Collected data:
Content starts
$ cat src/rtl/pwm_fader_pkg.sv
// Shared definitions for the pwm_fader block: channel mode encoding and
// the PWM period helper.
package pwm_fader_pkg;

  typedef enum logic [1:0] {
    MODE_OFF     = 2'd0,
    MODE_STATIC  = 2'd1,
    MODE_BREATHE = 2'd2,
    MODE_RAMP    = 2'd3
  } mode_e;

  // PWM period length in cycles for a given counter width.
  function automatic int maxv(input int w);
    return (1 << w) - 1;
  endfunction

endpackage

$ cat src/rtl/pwm_fader_chan.sv
// One PWM channel: pending (write) and active settings, fade level and
// direction, and the duty compare against the shared period counter.
//   clk, rst      clock, synchronous active-high reset
//   wr            write strobe for this channel (pending <= mode/limit)
//   mode, limit   write data
//   boundary      last cycle of the period; active settings update here
//   step          boundary with a pending fade tick; fade engine advances
//   cnt           shared period counter
//   pwm_on        combinational on/off for this cycle (top registers it)
module pwm_fader_chan import pwm_fader_pkg::*; #(
  parameter int WIDTH = 8
) (
  input  logic             clk,
  input  logic             rst,
  input  logic             wr,
  input  logic [1:0]       mode,
  input  logic [WIDTH-1:0] limit,
  input  logic             boundary,
  input  logic             step,
  input  logic [WIDTH-1:0] cnt,
  output logic             pwm_on
);

  mode_e            pend_mode, act_mode, nxt_mode;
  logic [WIDTH-1:0] pend_limit, act_limit, nxt_limit;
  logic [WIDTH-1:0] level, a_level, s_level, duty;
  logic             dir_down, a_down, s_down;

  always_comb begin
    // A write in the boundary cycle itself must land in this update.
    nxt_mode  = wr ? mode_e'(mode) : pend_mode;
    nxt_limit = wr ? limit : pend_limit;

    // Apply settings first.
    a_level = level;
    a_down  = dir_down;
    if (nxt_mode == MODE_OFF || nxt_mode == MODE_STATIC) begin
      a_level = '0;
      a_down  = 1'b0;
    end else if (nxt_mode != act_mode) begin
      a_level = '0;
      a_down  = 1'b0;
    end else if (nxt_limit < level) begin
      a_level = nxt_limit;
      a_down  = (nxt_mode == MODE_BREATHE);
    end

    // Then step using the freshly applied limit and level.
    s_level = a_level;
    s_down  = a_down;
    if (step) begin
      if (nxt_mode == MODE_BREATHE) begin
        if (!a_down && a_level < nxt_limit) begin
          s_level = a_level + 1'b1;
          s_down  = ((a_level + 1'b1) == nxt_limit);
        end else if (a_level != '0) begin
          // Falling edge of the triangle (or turnaround at the peak).
          s_level = a_level - 1'b1;
          s_down  = (a_level != WIDTH'(1));
        end else begin
          s_down  = 1'b0;
        end
      end else if (nxt_mode == MODE_RAMP) begin
        if (a_level < nxt_limit) s_level = a_level + 1'b1;
      end
    end
  end

  assign duty   = (act_mode == MODE_STATIC) ? act_limit : level;
  assign pwm_on = (act_mode != MODE_OFF) && (cnt < duty);

  always_ff @(posedge clk) begin
    if (rst) begin
      pend_mode  <= MODE_OFF;
      pend_limit <= '0;
      act_mode   <= MODE_OFF;
      act_limit  <= '0;
      level      <= '0;
      dir_down   <= 1'b0;
    end else begin
      if (wr) begin
        pend_mode  <= mode_e'(mode);
        pend_limit <= limit;
      end
      if (boundary) begin
        act_mode  <= nxt_mode;
        act_limit <= nxt_limit;
        level     <= s_level;
        dir_down  <= s_down;
      end
    end
  end

endmodule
Content ends
Would you set down, word for word, the lines from the opening of the entries above through the line with "fade level and", both included, and no others?

Final answer:
$ cat src/rtl/pwm_fader_pkg.sv
// Shared definitions for the pwm_fader block: channel mode encoding and
// the PWM period helper.
package pwm_fader_pkg;

  typedef enum logic [1:0] {
    MODE_OFF     = 2'd0,
    MODE_STATIC  = 2'd1,
    MODE_BREATHE = 2'd2,
    MODE_RAMP    = 2'd3
  } mode_e;

  // PWM period length in cycles for a given counter width.
  function automatic int maxv(input int w);
    return (1 << w) - 1;
  endfunction

endpackage

$ cat src/rtl/pwm_fader_chan.sv
// One PWM channel: pending (write) and active settings, fade level and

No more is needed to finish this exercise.